Friday, July 12, 2013

I think about writing here all the time...

...but there are so many other things that take priority...some I'm good with... like reading my Bible...a time I look forward to every day!...and walking with Piper and Buddy and throwing the frisbee for Dingo.

Some I'd rather be blogging...like folding clothes and putting them away...and setting the sprinkler out to run...every evening now that it's hot and we're not getting enough rain!

I think of lots of things that would be fun to blog about so I write the blog in my head during the day and plan to write it out here but it usually never happens = )

Anyhow...here's the catch-up...weights at the meeting, with clothes and shoes:

Week 54 - 116.8
Week 55 - 116.6
Week 56 - 118.6
Week 57 - 116.2

Not exactly sure what happened in week 56 but I knew I hadn't over-eaten so I wasn't freaked out by the number on the scale at the Weight Watchers meeting.

And yesterday, I got overheated in the last mile of my 4 mile run. I took walk breaks but felt sick when I got home. I kept feeling sick and then all of a sudden, I started POURING sweat. I had been sweating normally, which was ALOT, but then I started sweating PROFUSELY. Seriously, no other way to describe it! 

It was streaming down me and great big drops falling from my face and shoulders, down my legs...but my sick feeling went away right after that! I was praising God for creating a body that knows how to cool itself off...what a blessing that is! And a reminder of how serious it is for a person when they stop sweating  = (

So I think maybe that's why my weight was lower than normal. 117 is supposed to be my absolute minimum weight for weigh-in but they've stopped saying anything to me when I'm below that. I guess they realize that I'm healthy and my weight is staying steady.

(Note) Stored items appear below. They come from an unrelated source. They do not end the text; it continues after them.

[src/rtl/branch_predictor.sv]
// Fetch-side branch predictor: bimodal 2-bit counters plus a direct-mapped BTB,
// trained by resolved branch/jal outcomes from EX.
module branch_predictor #(
    parameter int XLEN     = 32,
    parameter int IDX_BITS = 4
) (
    input  logic            clk,
    input  logic            rst,
    input  logic [XLEN-1:0] if_pc,
    output logic            pred_taken,
    output logic [XLEN-1:0] pred_target,
    input  logic            ex_valid,
    input  logic [XLEN-1:0] ex_pc,
    input  logic            ex_is_branch,
    input  logic            ex_is_jal,
    input  logic            ex_taken,
    input  logic [XLEN-1:0] ex_target,
    input  logic            ex_pred_taken,
    input  logic [XLEN-1:0] ex_pred_target,
    output logic            mispredict,
    output logic [XLEN-1:0] redirect_pc,
    output logic [31:0]     branch_cnt,
    output logic [31:0]     mispred_cnt
);

    localparam int ENTRIES = 1 << IDX_BITS;
    localparam int TAG_W   = XLEN - IDX_BITS - 2;

    logic             valid_r  [ENTRIES];
    logic [TAG_W-1:0] tag_r    [ENTRIES];
    logic [XLEN-1:0]  target_r [ENTRIES];
    logic             jal_r    [ENTRIES];
    logic [1:0]       ctr_r    [ENTRIES];

    logic [IDX_BITS-1:0] if_idx_s, ex_idx_s;
    logic [TAG_W-1:0]    if_tag_s, ex_tag_s;
    logic                if_hit_s, ex_hit_s, ex_ctl_s, upd_s;
    logic [1:0]          ctr_next_s;
    logic                unused_s;

    assign if_idx_s = if_pc[IDX_BITS+1:2];
    assign if_tag_s = if_pc[XLEN-1:IDX_BITS+2];
    assign ex_idx_s = ex_pc[IDX_BITS+1:2];
    assign ex_tag_s = ex_pc[XLEN-1:IDX_BITS+2];
    assign ex_ctl_s = ex_is_branch || ex_is_jal;
    assign upd_s    = ex_valid && ex_ctl_s;
    assign ex_hit_s = valid_r[ex_idx_s] && (tag_r[ex_idx_s] == ex_tag_s);
    assign unused_s = &{1'b0, if_pc[1:0]};

    // Lookup reads only registered state, so a same-cycle update is not bypassed
    always_comb begin
        if_hit_s    = valid_r[if_idx_s] && (tag_r[if_idx_s] == if_tag_s);
        pred_taken  = if_hit_s && (jal_r[if_idx_s] || ctr_r[if_idx_s][1]);
        if (pred_taken) begin
            pred_target = target_r[if_idx_s];
        end else begin
            pred_target = {XLEN{1'b0}};
        end
    end

    // Saturating counter step for a branch that hits its entry
    always_comb begin
        ctr_next_s = ctr_r[ex_idx_s];
        case ({ex_taken, ctr_r[ex_idx_s]})
            3'b1_00: ctr_next_s = 2'b01;
            3'b1_01: ctr_next_s = 2'b10;
            3'b1_10: ctr_next_s = 2'b11;
            3'b1_11: ctr_next_s = 2'b11;
            3'b0_00: ctr_next_s = 2'b00;
            3'b0_01: ctr_next_s = 2'b00;
            3'b0_10: ctr_next_s = 2'b01;
            3'b0_11: ctr_next_s = 2'b10;
            default: ctr_next_s = 2'b01;
        endcase
    end

    // Mispredict detection and the corrected next PC; the stale-alias case has no ctl
    always_comb begin
        if (rst || !ex_valid) begin
            mispredict = 1'b0;
        end else if (ex_ctl_s) begin
            mispredict = (ex_taken != ex_pred_taken) ||
                         (ex_taken && ex_pred_taken && (ex_target != ex_pred_target));
        end else begin
            mispredict = ex_pred_taken;
        end
        if (ex_ctl_s && ex_taken) begin
            redirect_pc = ex_target;
        end else begin
            redirect_pc = ex_pc + {{(XLEN-3){1'b0}}, 3'd4};
        end
    end

    // Table training from resolved EX outcomes
    always_ff @(posedge clk or posedge rst) begin
        if (rst) begin
            for (int i = 0; i < ENTRIES; i++) begin
                valid_r[i]  <= 1'b0;
                tag_r[i]    <= {TAG_W{1'b0}};
                target_r[i] <= {XLEN{1'b0}};
                jal_r[i]    <= 1'b0;
                ctr_r[i]    <= 2'b01;
            end
        end else if (upd_s) begin
            if (ex_is_jal) begin
                valid_r[ex_idx_s]  <= 1'b1;
                tag_r[ex_idx_s]    <= ex_tag_s;
                target_r[ex_idx_s] <= ex_target;
                jal_r[ex_idx_s]    <= 1'b1;
                ctr_r[ex_idx_s]    <= 2'b11;
            end else if (ex_hit_s) begin
                ctr_r[ex_idx_s] <= ctr_next_s;
                if (ex_taken) begin
                    target_r[ex_idx_s] <= ex_target;
                end
            end else begin
                valid_r[ex_idx_s]  <= 1'b1;
                tag_r[ex_idx_s]    <= ex_tag_s;
                target_r[ex_idx_s] <= ex_target;
                jal_r[ex_idx_s]    <= 1'b0;
                ctr_r[ex_idx_s]    <= ex_taken ? 2'b10 : 2'b01;
            end
        end
    end

    // Saturating performance counters
    always_ff @(posedge clk or posedge rst) begin
        if (rst) begin
            branch_cnt  <= 32'd0;
            mispred_cnt <= 32'd0;
        end else begin
            if (upd_s && (branch_cnt != 32'hFFFF_FFFF)) begin
                branch_cnt <= branch_cnt + 32'd1;
            end
            if (mispredict && (mispred_cnt != 32'hFFFF_FFFF)) begin
                mispred_cnt <= mispred_cnt + 32'd1;
            end
        end
    end

endmodule
File: config.mk
export PLATFORM = sky130hd
export DESIGN_NAME = param_ram
export DESIGN_NICKNAME = d
export VERILOG_FILES = /design/src/rtl/ram_pkg.sv /design/src/rtl/ram_clear_fsm.sv /design/src/rtl/param_ram.sv
export SDC_FILE = /design/constraint.sdc
export NUM_CORES = 1
export LEC_CHECK = 0
export CAP_MARGIN = 0
export CORE_ASPECT_RATIO = 0.5
export CORE_MARGIN = 2
export CORE_UTILIZATION = 30
export DETAILED_ROUTE_END_ITERATION = 6
export SLEW_MARGIN = 40
export SYNTH_ARGS = -nofsm -noshare
export SYNTH_HDL_FRONTEND = slang
export SYNTH_SLANG_ARGS = --single-unit
File: constraint.sdc
create_clock -name clk -period 6.4 [get_ports clk]
set_input_delay 0.96 -clock clk [delete_from_list [all_inputs] [get_ports clk]]
set_output_delay 0.96 -clock clk [all_outputs]
set_load 0.02 [all_outputs]
File: src/rtl/ram_pkg.sv
// Shared constants and sweep-state encoding for the zero-fill RAM.
// Default geometry used by param_ram when no parameters are overridden.
package ram_pkg;

   localparam int DATA_W_DEF = 8;
   localparam int ADDR_W_DEF = 6;

   typedef enum logic {
      IDLE  = 1'b0,
      CLEAR = 1'b1
   } ramState_t;

endpackage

I've switched back to digital tracking on my eTools. I discovered a few more features of the Weight Watchers app that makes it less frustrating to track that way. Plus, you knew I couldn't resist the digital stickers, right?? So far so good!

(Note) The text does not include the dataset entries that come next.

$ cat config.mk
export PLATFORM = sky130hd
export DESIGN_NAME = mult8u_product_accum_flat
export DESIGN_NICKNAME = d
export VERILOG_FILES = /design/src/rtl/mult8u_product_accum_if.sv /design/src/rtl/mult8u_product_accum.sv /design/src/flat_wrapper.sv
export SDC_FILE = /design/constraint.sdc
export NUM_CORES = 1
export LEC_CHECK = 0
export BUFFER_PORTS_ARGS = -buffer_cell sky130_fd_sc_hd__clkbuf_2
export CAP_MARGIN = 40
export CORE_UTILIZATION = 45
export CTS_CLUSTER_SIZE = 10
export DETAILED_ROUTE_END_ITERATION = 16
export PLACE_DENSITY = 0.71
export SYNTH_ARGS = -nofsm -noshare
export SYNTH_HDL_FRONTEND = slang
export SYNTH_SLANG_ARGS = --single-unit
$ cat constraint.sdc
create_clock -name clk -period 2.4 [get_ports clk]
set_clock_uncertainty 0.2 [all_clocks]
set_input_delay 0.24 -clock clk [delete_from_list [all_inputs] [get_ports clk]]
set_output_delay 0.24 -clock clk [all_outputs]
set_load 0.01 [all_outputs]
$ cat src/rtl/mult8u_product_accum_if.sv
// Handshake bundle for the product accumulator: product stream in, frame result out.
// clr travels with the bus because whoever drives the stream also aborts frames.
interface mult8u_product_accum_if #(
  parameter int unsigned ACC_W = 24
);
  logic             clr;
  logic [15:0]      product;
  logic             in_valid;
  logic             in_ready;
  logic [ACC_W-1:0] out_sum;
  logic             out_ovf;
  logic             out_valid;
  logic             out_ready;

  modport master (
    output clr, product, in_valid, out_ready,
    input  in_ready, out_sum, out_ovf, out_valid
  );

  modport slave (
    input  clr, product, in_valid, out_ready,
    output in_ready, out_sum, out_ovf, out_valid
  );
endinterface

$ cat src/rtl/mult8u_product_accum.sv
// Sums LEN unsigned 16-bit products per frame and presents the sum until it is taken.
// Define MULT8U_ACCUM_SAT_EN to saturate the sum on overflow instead of wrapping.
module mult8u_product_accum #(
  parameter int unsigned ACC_W = 24,
  parameter int unsigned LEN   = 8
) (
  input logic                   clk,
  input logic                   rst,
  mult8u_product_accum_if.slave bus
);
  localparam int unsigned CntW = $clog2(LEN);
  localparam logic [CntW-1:0]  CntLast = CntW'(LEN - 1);
  localparam logic [ACC_W-1:0] SumMax  = '1;

  localparam logic StAcc  = 1'b0;
  localparam logic StHold = 1'b1;

  logic             state_q, state_d;
  logic [CntW-1:0]  cnt_q, cnt_d;
  logic [ACC_W-1:0] sum_q, sum_d;
  logic             ovf_q, ovf_d;

  logic             accept;
  logic [ACC_W:0]   add_full;
  logic             carry;
  logic [ACC_W-1:0] add_sum;

  assign bus.in_ready  = (state_q == StAcc);
  assign bus.out_valid = (state_q == StHold);
  assign bus.out_sum   = sum_q;
  assign bus.out_ovf   = ovf_q;

  assign accept   = bus.in_valid & bus.in_ready & ~bus.clr;
  assign add_full = {1'b0, sum_q} + {{(ACC_W - 15){1'b0}}, bus.product};
  assign carry    = add_full[ACC_W];

`ifdef MULT8U_ACCUM_SAT_EN
  // Once clamped at all-ones, any further nonzero product carries again, so it stays clamped.
  assign add_sum = carry ? SumMax : add_full[ACC_W-1:0];
`else
  assign add_sum = add_full[ACC_W-1:0];
`endif

  always_comb begin
    state_d = state_q;
    cnt_d   = cnt_q;
    sum_d   = sum_q;
    ovf_d   = ovf_q;
    if (bus.clr) begin
      state_d = StAcc;
      cnt_d   = '0;
      sum_d   = '0;
      ovf_d   = 1'b0;
    end else if (state_q == StAcc) begin
      if (accept) begin
        sum_d = add_sum;
        ovf_d = ovf_q | carry;
        if (cnt_q == CntLast) begin
          cnt_d   = '0;
          state_d = StHold;
        end else begin
          cnt_d = cnt_q + CntW'(1);
        end
      end
    end else if (bus.out_ready) begin
      // Result taken: the next frame starts from a zero sum.
      state_d = StAcc;
      sum_d   = '0;
      ovf_d   = 1'b0;
    end
  end

  always_ff @(posedge clk or posedge rst) begin
    if (rst) begin
      state_q <= StAcc;
      cnt_q   <= '0;
      sum_q   <= '0;
      ovf_q   <= 1'b0;
    end else begin
      state_q <= state_d;
      cnt_q   <= cnt_d;
      sum_q   <= sum_d;
      ovf_q   <= ovf_d;
    end
  end
endmodule

$ cat src/flat_wrapper.sv
// flat-port wrapper written by rule: the top's interface ports become plain ports
module mult8u_product_accum_flat 
#(
  parameter int unsigned ACC_W = 24,
  parameter int unsigned LEN   = 8
)
  (clk, rst, bus_clr, bus_product, bus_in_valid, bus_out_ready, bus_in_ready, bus_out_sum, bus_out_ovf, bus_out_valid);
  mult8u_product_accum_if #(.ACC_W(ACC_W)) bus_i ();
  input logic clk;
  input logic rst;
  input wire logic [$bits(bus_i.clr)-1:0] bus_clr;
  input wire logic [$bits(bus_i.product)-1:0] bus_product;
  input wire logic [$bits(bus_i.in_valid)-1:0] bus_in_valid;
  input wire logic [$bits(bus_i.out_ready)-1:0] bus_out_ready;
  output wire logic [$bits(bus_i.in_ready)-1:0] bus_in_ready;
  output wire logic [$bits(bus_i.out_sum)-1:0] bus_out_sum;
  output wire logic [$bits(bus_i.out_ovf)-1:0] bus_out_ovf;
  output wire logic [$bits(bus_i.out_valid)-1:0] bus_out_valid;
  assign bus_i.clr = bus_clr;
  assign bus_i.product = bus_product;
  assign bus_i.in_valid = bus_in_valid;
  assign bus_i.out_ready = bus_out_ready;
  assign bus_in_ready = bus_i.in_ready;
  assign bus_out_sum = bus_i.out_sum;
  assign bus_out_ovf = bus_i.out_ovf;
  assign bus_out_valid = bus_i.out_valid;
  mult8u_product_accum #(.ACC_W(ACC_W), .LEN(LEN)) u_core (.clk(clk), .rst(rst), .bus(bus_i));
endmodule
==> flow_metrics.py, run 1 <==
metrics = {
    "floorplanning": {
        "die_width_um": 71.4,
        "coreArea_um2": 4470,
        "initial_utilization_pct": 48.4,
        "die_area_um2": 5090,
        "die_h_um": 71.4,
        "rows": 24,
        "io_pins": 48,
    },
    "synthesis": {
        "synthArstFlopShare_pct": 100,
        "yosys.area.top_type_share_pct": 33.5,
        "synth.distinct_cells": 46,
        "yosysTopAreaCell": "dfrtp_1",
        "ys_seq_elements": 29,
        "synth_most_common_cell": "nand2_1",
        "syn-cell-area_um2": 2170,
        "synth_edf_count": 0,
        "ys_seq_area_share_pct": 33.5,
        "ys_top_cells_by_count": "nand2_1, dfrtp_1, o21ai_0",
        "synth_nets": 300,
        "yosys-top-cells-area": "dfrtp_1, ha_1, nand2_1, o21ai_0, a21oi_1",
        "synth.avg_cell_area_um2": 8.33,
        "ys_dominant_reg_cell": "dfrtp_1",
        "ys_warn_count": 0,
        "syn_inst": 260,
    },
    "timing": {
        "tightest_slew_ps": 389,
        "rsz0062_at_grt": "yes",
        "fmax_ghz": 0.428,
        "slew_viol_final": 0,
        "slew_headroom_pct": 74.1,
        "period_minus_slack_ps": 2340,
        "period_share_pct": 97.4,
        "setup_viol": 0,
        "hold_viol_final": 0,
    },
    "clock_tree": {
        "cts_root_buf": "clkbuf_8",
        "cts_setup_buffers": 0,
        "h-tree-depth": 2,
        "cts.clk_slew.worst_paths_ps": 60,
        "cts.sinks": 29,
        "clkLatencyLatePin_ps": 280,
        "cts.path.max_buffers": 2,
        "cts_tree": "built",
        "cts_buffers": 5,
    },
    "global_routing": {
        "grt_pass1_vias": 2027,
        "track_usage_pct": 22.9,
        "grt_pass1_wl_um": 9120,
        "grt_max_degree": 30,
        "antenna_found_initial": 0,
        "grt_overflow": 0,
    },
    "power_and_ir_drop": {
        "intPower_mw": 1.11,
        "seqPwrFrac_pct": 33.8,
        "pwr_density_cell_nw_per_um2": 695,
        "peakVddDrop_mv": 0.293,
        "p_comb_share_pct": 45.0,
        "swShare_pct": 39.5,
        "total_power_mw": 1.84,
        "leakagePower_nw": 1.25,
        "power_frac_clock_pct": 21.2,
        "switching_power_mw": 0.725,
    },
    "drt": {
        "wl_per_cell_um": 14.3,
        "highest_layer": "met4",
        "drt-total-wl_um": 5290,
        "wl_met2_um": 2520,
        "vias": 2087,
        "first_pass_iters": 10,
        "first_iter_violations": 141,
        "met1Wirelength_um": 2430,
        "wl_met3_um": 266,
        "drc_errors": 4,
        "drtAntennaViolNets": 0,
        "vias_per_cell": 5.66,
    },
    "critical_path": {
        "path_class": "flip-flop to flip-flop",
        "end_kind": "flip-flop",
        "crit-reg2reg-launch": "u_core.bus.out_sum[1]",
        "cp-endpoint": "u_core.bus.out_sum[19]",
        "r2r_slack_ps": 60,
        "critPathLaunchType": "flip-flop",
        "cp_slowest_cell": "dfrtp_2",
        "crit_arrival_ps": 2340,
        "path_max_fanout": 4,
        "path_cells": "ha_1 > a211oi_2 > o211ai_1 > a21oi_2 > o31ai_4 > or2_1 > a31oi_1",
        "r2r_cells": 7,
        "required_ps": 2400,
        "crit_path_max_incr_delay_ps": 440,
        "r2r-end": "u_core.bus.out_sum[19]",
        "crit_start": "u_core.bus.out_sum[1]",
    },
    "placed_design": {
        "place_congestion": 0.898,
        "place_area_um2": 2510,
        "placed_cells": 360,
        "hpwl_um": 3960,
        "port_buffers": 47,
    },
    "hold_path": {
        "hold_path_class": "input pin to flip-flop",
    },
    "layout": {
        "drive_above_1_share_pct": 27.1,
        "final_cell_area_um2": 2640,
        "syn2layout_area_growth_pct": 22.0,
        "fin_nets": 356,
        "fin_cells": 369,
        "num_antenna_cells": 0,
    },
    "outcome": {
        "violations": "design-rule violations",
        "outcome": "finished with violations",
    },
    "run": {
        "drv_cap": 0,
    },
}
==> sequential cells by signal, indices dropped and copies added (netlist names) <==
signal                cells
u_core.bus.out_ovf        1
u_core.bus.out_sum       24
u_core.bus.out_valid      1
u_core.cnt_q              3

In other news...my nephews closed on my sister's house at the end of June so there's another ending to this chapter. And there's only one box left here of things they need to decide on and that job is finished also.

I put together a keepsake box of Jan's most precious treasures and we'll be storing that here, saving it for when the grandbabies start arriving, Lord-willing! Oh yeah...my nephew, John Chase, got engaged  = )

We're also saving some childhood books for the grandkids and, of course, the pictures, albums and scrapbooks. 

Next Wednesday will be 6 months that Jan's been gone...1/2 a year already. Amazing all the events that happen within 6 months. Life is precious, be thankful for every single day God gives you. I know I am!

The other day I was strongly convicted of all the days I spent in the past wishing I was dead and planning how to be dead. How wrong I was  = ((

Every day is a gift from God, every breath I take is not to be taken for granted. Each day holds opportunities to learn, to love, to serve, to give, to enjoy. 

Yes, there will be heartaches and pain...and on a regular basis. Those are all under God's control also...that as we walk through them we have the opportunity to LIVE and glorify Him. This is my heart's cry every morning as I take my first waking breath..."thank You, God, for this new day...please help me to live for You and glorify You in all I do and say".